Ho voluto così denominare l’anoressia mentale come una difesa paranoide intra-personale
in cui l’affermazione del proprio potere […]
viene condotta nelle istanze intra-personali, nella lotta con il corpo.
(Selvini Palazzoli, 1981/2006, p. 103).L’anoressica […] rimane rigidamente fedele alla regola familiare,
ovvero che nessun membro può assumere la leadership nel proprio nome.
(Selvini Palazzoli, 1981/2006, p. 239, corsivo nell’originale)

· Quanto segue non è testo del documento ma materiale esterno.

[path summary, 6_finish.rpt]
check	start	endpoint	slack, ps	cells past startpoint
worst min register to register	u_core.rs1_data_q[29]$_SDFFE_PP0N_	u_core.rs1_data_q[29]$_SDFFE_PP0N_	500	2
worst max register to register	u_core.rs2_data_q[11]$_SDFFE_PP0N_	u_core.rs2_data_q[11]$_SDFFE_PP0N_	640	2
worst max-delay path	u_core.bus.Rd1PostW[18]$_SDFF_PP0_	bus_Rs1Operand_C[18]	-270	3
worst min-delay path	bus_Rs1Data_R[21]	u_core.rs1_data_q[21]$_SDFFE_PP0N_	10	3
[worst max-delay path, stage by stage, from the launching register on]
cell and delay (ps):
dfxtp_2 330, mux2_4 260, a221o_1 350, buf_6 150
[config.mk]
export PLATFORM = sky130hd
export DESIGN_NAME = leak_decoder
export DESIGN_NICKNAME = d
export VERILOG_FILES = /design/src/rtl/leak_decoder_pkg.sv /design/src/rtl/lfsr_model.sv /design/src/rtl/leak_decoder.sv
export SDC_FILE = /design/constraint.sdc
export NUM_CORES = 1
export LEC_CHECK = 0
export CAP_MARGIN = 0
export CORE_UTILIZATION = 32
export DETAILED_ROUTE_END_ITERATION = 6
export DONT_BUFFER_PORTS = 1
export PLACE_DENSITY = 0.52
export SYNTH_ARGS = -nofsm -noshare
export SYNTH_HDL_FRONTEND = slang
export SYNTH_SLANG_ARGS = --single-unit
[constraint.sdc]
create_clock -name clk -period 4.9 [get_ports clk]
set_clock_uncertainty 0.2 [all_clocks]
set_input_delay 0.735 -clock clk [delete_from_list [all_inputs] [get_ports clk]]
set_output_delay 0.735 -clock clk [all_outputs]
set_load 0.02 [all_outputs]
[src/rtl/leak_decoder_pkg.sv]
// Shared constants, FSM state type and popcount helper for the AES-T100 leak decoder.
package leak_decoder_pkg;

    localparam int              LFSR_W      = 20;
    localparam logic [19:0]     LFSR_SEED   = 20'h00001;
    localparam int              LFSR_TAP_HI = 19;
    localparam int              LFSR_TAP_LO = 16;
    localparam int              LANES       = 8;
    localparam int              REPL        = 8;

    typedef enum logic [1:0] {
        IDLE,
        ACQ,
        DONE
    } state_e;

    function automatic logic [3:0] popcount8(input logic [REPL-1:0] v);
        logic [3:0] s;
        s = '0;
        for (int k = 0; k < REPL; k++) begin
            s = s + {3'b000, v[k]};
        end
        return s;
    endfunction

endpackage

[src/rtl/lfsr_model.sv]
// 20-bit Fibonacci LFSR (taps 19,16) with synchronous seed reload; mirrors the Trojan's counter.
module lfsr_model
    import leak_decoder_pkg::*;
(
    input  logic              clk,
    input  logic              i_reload,
    output logic [LFSR_W-1:0] o_c
);

    logic [LFSR_W-1:0] r_c;

    always_ff @(posedge clk) begin
        if (i_reload) begin
            r_c <= LFSR_SEED;
        end else begin
            r_c <= {r_c[LFSR_W-2:0], r_c[LFSR_TAP_HI] ^ r_c[LFSR_TAP_LO]};
        end
    end

    assign o_c = r_c;

endmodule

[src/rtl/leak_decoder.sv]
// Recovers key[7:0] from the AES-T100 load bus by unmasking, replica voting and windowed accumulation.
// Optional build macro LEAK_DECODER_ERRCNT_EN adds the replica-consistency error counter.
module leak_decoder
    import leak_decoder_pkg::*;
#(
    parameter int NUM_SAMPLES = 16,
    parameter int VOTE_THR    = 5
) (
    input  logic        clk,
    input  logic        rst,
    input  logic        lfsr_sync,
    input  logic        start,
    input  logic        load_valid,
    input  logic [63:0] load_in,
    output logic        out_valid,
    input  logic        out_ready,
    output logic [7:0]  key_byte,
    output logic [7:0]  tie,
    output logic [7:0]  err_cnt,
    output logic        busy
);

    localparam int ACC_W = $clog2(NUM_SAMPLES) + 2;

    logic [LFSR_W-1:0]       w_c;
    logic [LFSR_W-1:0]       r_prev_c;
    state_e                  r_state;
    state_e                  w_state_nxt;
    logic [7:0]              r_n;
    logic                    w_take;
    logic                    w_last;
    logic                    w_clear;
    logic [3:0]              w_pc      [LANES];
    logic [LANES-1:0]        w_b;
    logic signed [ACC_W-1:0] r_acc     [LANES];
    logic signed [ACC_W-1:0] w_acc_nxt [LANES];
    logic [LANES-1:0]        w_key_nxt;
    logic [LANES-1:0]        w_tie_nxt;
    logic [7:0]              r_key;
    logic [7:0]              r_tie;
    logic                    w_unused;

    lfsr_model u_lfsr (
        .clk      (clk),
        .i_reload (rst | lfsr_sync),
        .o_c      (w_c)
    );

    // Trojan registers its leak one cycle late, so samples decode against last cycle's counter.
    always_ff @(posedge clk) begin
        r_prev_c <= w_c;
    end

    assign w_unused = ^r_prev_c[LFSR_W-1:LANES];

    assign w_take  = (r_state == ACQ) && load_valid;
    assign w_last  = w_take && (r_n == 8'(NUM_SAMPLES - 1));
    assign w_clear = (r_state == IDLE) && start;

    always_ff @(posedge clk) begin
        if (rst) begin
            r_state <= IDLE;
        end else begin
            r_state <= w_state_nxt;
        end
    end

    always_comb begin
        w_state_nxt = r_state;
        case (r_state)
            IDLE:    if (start)     w_state_nxt = ACQ;
            ACQ:     if (w_last)    w_state_nxt = DONE;
            DONE:    if (out_ready) w_state_nxt = IDLE;
            default: w_state_nxt = IDLE;
        endcase
    end

    for (genvar gi = 0; gi < LANES; gi++) begin : g_lane
        assign w_pc[gi]      = popcount8(load_in[8*gi +: 8]);
        assign w_b[gi]       = (w_pc[gi] >= 4'(VOTE_THR)) ^ r_prev_c[gi];
        assign w_acc_nxt[gi] = w_b[gi] ? (r_acc[gi] + ACC_W'(1)) : (r_acc[gi] - ACC_W'(1));
        assign w_key_nxt[gi] = !w_acc_nxt[gi][ACC_W-1] && (w_acc_nxt[gi] != '0);
        assign w_tie_nxt[gi] = (w_acc_nxt[gi] == '0);
    end

    always_ff @(posedge clk) begin
        if (rst) begin
            for (int l = 0; l < LANES; l++) r_acc[l] <= '0;
            r_n   <= '0;
            r_key <= '0;
            r_tie <= '0;
        end else if (w_clear) begin
            for (int l = 0; l < LANES; l++) r_acc[l] <= '0;
            r_n <= '0;
        end else if (w_take) begin
            for (int l = 0; l < LANES; l++) r_acc[l] <= w_acc_nxt[l];
            r_n <= r_n + 8'd1;
            if (w_last) begin
                r_key <= w_key_nxt;
                r_tie <= w_tie_nxt;
            end
        end
    end

`ifdef LEAK_DECODER_ERRCNT_EN
    logic [3:0] w_bad_cnt;
    logic [8:0] w_err_sum;
    logic [7:0] r_err;

    // A lane is inconsistent when its replicas disagree among themselves.
    always_comb begin
        w_bad_cnt = '0;
        for (int l = 0; l < LANES; l++) begin
            if ((w_pc[l] != 4'd0) && (w_pc[l] != 4'd8)) w_bad_cnt = w_bad_cnt + 4'd1;
        end
    end

    assign w_err_sum = {1'b0, r_err} + {5'b00000, w_bad_cnt};

    always_ff @(posedge clk) begin
        if (rst || w_clear) begin
            r_err <= '0;
        end else if (w_take) begin
            r_err <= w_err_sum[8] ? 8'hFF : w_err_sum[7:0];
        end
    end

    assign err_cnt = r_err;
`else
    assign err_cnt = 8'h00;
`endif

    assign busy      = (r_state == ACQ);
    assign out_valid = (r_state == DONE);
    assign key_byte  = r_key;
    assign tie       = r_tie;

endmodule
==> impl_metrics.py, run 1 <==
metrics = {
    "status": {
        "status": "finished with violations",
        "violations": "setup timing",
    },
    "setup_path": {
        "critPathKind": "input pin to register",
        "crit_required_ns": 4.93,
        "crit_arrival_ns": 5.00,
        "cp_slowest_cell": "fa_1",
        "startpoint_type": "input pin",
        "crit_top_cell": "fa_1",
        "rr_worst_depth": 8,
        "cp_num_cells": 18,
        "path_buf_inv": 3,
        "critPathCaptureType": "register",
        "cp_max_fo": 2,
        "cpPeakStageDelay_ns": 0.54,
        "ff2ff_setup_slack_ns": 2.44,
        "path_cells": "inv_8, fa_1, fa_1, fa_1, inv_1, ha_2, inv_2, fa_2, nor2b_4, o22ai_4, xor2_4, xnor2_2, ha_2, or4_1, mux2i_1, xor2_1, or3_1, a32o_1",
        "critPathLaunch": "load_in[40]",
        "timing.rr.start": "r_prev_c[5]$_DFF_P_",
        "cpLargestDelayFamily": "adder cells",
    },
    "floorplan": {
        "core_area_sq_um": 20400,
        "die-area_sq_um": 21500,
        "rows": 52,
        "start_util": 0.329,
        "io_pins": 96,
        "dieHeight_microns": 147,
        "die_x_microns": 147,
    },
    "detailed_routing": {
        "avgViaCountPerCell": 4.63,
        "wl_per_cell_microns": 12.7,
        "vias": 4602,
        "drt-total-wl_microns": 12600,
        "post-route-drc-count": 0,
        "ant_nets": 0,
        "drt-initial-drc-count": 153,
        "first_pass_iters": 6,
    },
    "timing": {
        "worst_slew_pin_slew_ns": 1.06,
        "max-slew-margin-rel": 0.292,
        "fin_ws_ns": -0.0671,
        "timing.hold.ws_ns": 0.148,
        "fin_crit_ns": 4.97,
        "setup_viol": 1,
        "grt_setup_unrepaired": "yes",
        "fmax_ghz": 0.201,
        "hold_viol_final": 0,
        "finalCritPeriodShare": 1.01,
        "drv_slew": 0,
    },
    "cts": {
        "clkTransAtPathRegs_ns": 0.06,
        "clock-sinks": 102,
        "cts_buffer_depth": 2,
        "cts_tree": "done",
        "cts_made_buffers": 9,
        "root_buffer": "clkbuf_16",
        "insertion_delay_ns": 0.34,
        "htreeDepth": 3,
        "hold_buffers": 0,
    },
    "placed_design": {
        "place_inst": 977,
        "port_buffers": 0,
        "hpwl_microns": 9630,
        "gp_congestion": 0.758,
        "dpl_cell_area_sq_um": 7290,
    },
    "finish": {
        "design_area_sq_um": 7680,
        "final_common_cell": "inv_1",
        "layout.nets": 855,
        "register_area_sq_um": 2460,
        "fin_util": 0.377,
        "fin_cells": 995,
        "mostFrequentLayoutCells": "inv_1, nor2_1, dfxtp_1, nand2_1, edfxtp_1",
        "syn2layout_area_growth_pct": 14.7,
        "diodes": 0,
        "drive_gt1_frac": 0.157,
        "num-fill-cells": 2016,
        "multi_input_area_sq_um": 3910,
    },
    "logic_synthesis": {
        "synth_area_leader_cell": "edfxtp_1",
        "ys_ff_latch": 102,
        "synth.distinct_cells": 56,
        "avgSynthCellArea_sq_um": 9.43,
        "netlist_instances": 710,
        "ys_seq_area_frac": 0.368,
        "synth_edf_count": 42,
        "synth-main-ff-cell": "dfxtp_1",
        "synth_top_area_frac": 0.188,
        "synth_area_leaders": "edfxtp_1, dfxtp_1, fa_1, inv_1, ha_1",
        "ys_warn_count": 0,
        "syn_area_sq_um": 6700,
        "synthArstFlopShare": 0,
    },
    "job": {
        "cap_violations": 0,
    },
    "global_routing": {
        "track_usage": 0.123,
        "grt_first_pass_wirelength_microns": 21500,
        "grt_max_degree": 29,
        "grt_pass1_vias": 4823,
        "antenna_found_initial": 0,
        "gr-total-overflow": 0,
    },
    "power_and_ir_drop": {
        "p_switching_uw": 1000,
        "power_uw": 2980,
        "power_density_nw_per_um2": 388,
        "pwr-share-clk": 0.241,
        "power_frac_comb": 0.424,
        "swShare": 0.337,
        "p_leak_uw": 0.00323,
        "internal_power_uw": 1970,
        "irDropWorstVdd_mv": 0.175,
        "seqPwrFrac": 0.335,
    },
    "worst_hold_path": {
        "whs_path_depth": 0,
        "hp-class": "register to register",
        "hold_start": "u_lfsr.o_c[1]$_SDFF_PP0_",
    },
}
kinds of logic (layout without fill, tap and decap cells):
group                      after synthesis  count (layout)  synth area share
and+or+nand+nor                        236             236             0.178
buffers and inverters                  150             158            0.0897
DFF                                    102             102             0.368
xor gates and xnor gates                69              69            0.0975
adders and majority gates               65              65             0.157
AOI/OAI and AO/OA                       64              64            0.0731
muxes                                   23              23            0.0366
other                                    1               8          0.000560
repair_timing:
item,in CTS,in global routing
setup buffers,0,2
pin swaps,0,15
setup endpoints to repair,3,14
gates resized for setup,0,17
path summary, 6_finish.rpt:
kind | endpoint
min reg2reg | r_prev_c[1]$_DFF_P_
max reg2reg | key_byte[5]$_SDFFE_PP0P_
min | r_prev_c[1]$_DFF_P_
max | key_byte[5]$_SDFFE_PP0P_
power by group through the flow:
stage | combinational, uW | clock [uW] | sequential [uW]
2_1_floorplan | 1010 | 0 | 981
3_3_place_gp | 1190 | 0 | 1010
3_5_place_dp | 1230 | 0 | 1010
4_1_cts | 1250 | 745 | 993
5_1_grt | 1430 | 776 | 1000
6_report | 1260 | 718 | 996
area by class of cell:
| class | instances | share of cell area |
|---|---|---|
| multi-input combinational | 465 | 0.509 |
| sequential | 102 | 0.320 |
| inverter | 116 | 0.0616 |
| tap | 270 | 0.0440 |
| clock buffer | 13 | 0.0381 |
| timing repair buffer | 26 | 0.0254 |
| clock inverter | 3 | 0.00179 |
state kept, by name, indices dropped and copies added (netlist names):
signal / cells
key_byte: 8
r_n: 8
r_state: 2
tie: 8
r_prev_c: 8
r_acc: 48
u_lfsr.o_c: 20
layer usage:
metal	global-route usage	up-vias	routed length [microns]
met3	0.0291	15	510
li1	-	2302	-
met4	0.0464	0	241
met5	0	-	0
met1	0.145	2188	5570
met2	0.215	97	6300
through the flow:
step / setup TNS [ns] / setup WS (ns)
2_1_floorplan: -1.95 / -0.358
3_3_place_gp: -2.60 / -0.369
3_5_place_dp: -4.25 / -0.404
4_1_cts: -0.0472 / -0.0356
5_1_grt: -1.25 / -0.252
6_report: -0.0671 / -0.0671
Yosys cell counts (3+ instances only):
library cell and number:
nor4_1 3, fa_1 32, xor2_2 4, buf_2 3
mux2i_1 20, nand3_1 19, or3_1 7, nor2_1 62
dfxtp_1 60, nor3_1 20, o22ai_1 5, and2_1 35
o22ai_2 3, inv_1 116, a21oi_1 20, or4_1 5
a32o_1 9, o21ai_0 8, nand2_1 43, clkbuf_1 20
and3_1 4, ha_1 33, nor3b_1 3, nor2b_1 11
a41oi_1 3, xnor2_1 29, xor2_1 35, nand4_1 4
edfxtp_1 42, nand2b_1 11, buf_4 9
No activity file was read; power rests on OpenSTA's default activity.
==> run 2: changes to the inputs <==
--- a/config.mk
+++ b/config.mk
@@ -7,6 +7,7 @@
 export LEC_CHECK = 0
 export CAP_MARGIN = 0
 export CORE_UTILIZATION = 32
+export CTS_CLUSTER_SIZE = 24
 export DETAILED_ROUTE_END_ITERATION = 6
 export DONT_BUFFER_PORTS = 1
 export PLACE_DENSITY = 0.52
==> results of run 2 <==
Same layout as run 1: the final DEF is identical, and so are final timing and power.
[src/rtl/row_shadow_buf.sv]
// One-row holding buffer used to preload the next row while the current one
// is still being emitted (only instantiated with ROW_SERIALIZER_PRELOAD_EN).
// Ports:
//   clk, reset           clock, asynchronous active-high reset
//   load                 capture load_data/load_len and mark full
//   load_data, load_len  incoming row and its clamped length
//   take                 release the held row (load wins if both set)
//   full                 a row is held
//   data, len            held row and length
module row_shadow_buf #(
    parameter int unsigned ROW_W = 1280,
    parameter int unsigned LEN_W = 11
) (
    input  logic             clk,
    input  logic             reset,
    input  logic             load,
    input  logic [ROW_W-1:0] load_data,
    input  logic [LEN_W-1:0] load_len,
    input  logic             take,
    output logic             full,
    output logic [ROW_W-1:0] data,
    output logic [LEN_W-1:0] len
);

    // Payload capture.
    always_ff @(posedge clk or posedge reset) begin
        if (reset) begin
            data <= '0;
            len  <= '0;
        end else if (load) begin
            data <= load_data;
            len  <= load_len;
        end
    end

    // Occupancy: a same-cycle take and load leaves the slot full with the new row.
    always_ff @(posedge clk or posedge reset) begin
        if (reset) begin
            full <= 1'b0;
        end else if (load) begin
            full <= 1'b1;
        end else if (take) begin
            full <= 1'b0;
        end
    end

endmodule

Non fosse per l’indicazione bibliografica, potremmo attribuire queste due affermazioni a due persone diverse, con punti di vista profondamente divergenti. Ma non è così. Si tratta infatti della stessa voce, quella di Mara Selvini Palazzoli, a distanza di pochi anni, quelli del suo passaggio dalla terapia dinamica individuale a quella sistemico-familiare. Che cosa ha generato una tale rivoluzione nel punto di vista sull’anoressia mentale di una delle più valide esperte nel campo dei disturbi alimentari? La risposta risiede nella domanda stessa: è stato infatti proprio l’incontro con questo genere di psicopatologia a “costringere” Selvini Palazzoli ad abbracciare l’epistemologia e la pratica clinica sistemico-relazionale familiare. Dall’altra parte del mondo, a partire dagli anni Sessanta, un altro pioniere della terapia sistemico-relazionale, Salvador Minuchin, stava lavorando con successo con famiglie con disturbi alimentari, mettendo a punto alcuni dei concetti e degli strumenti di intervento che sarebbero poi entrati nel bagaglio dello psicoterapeuta sistemico.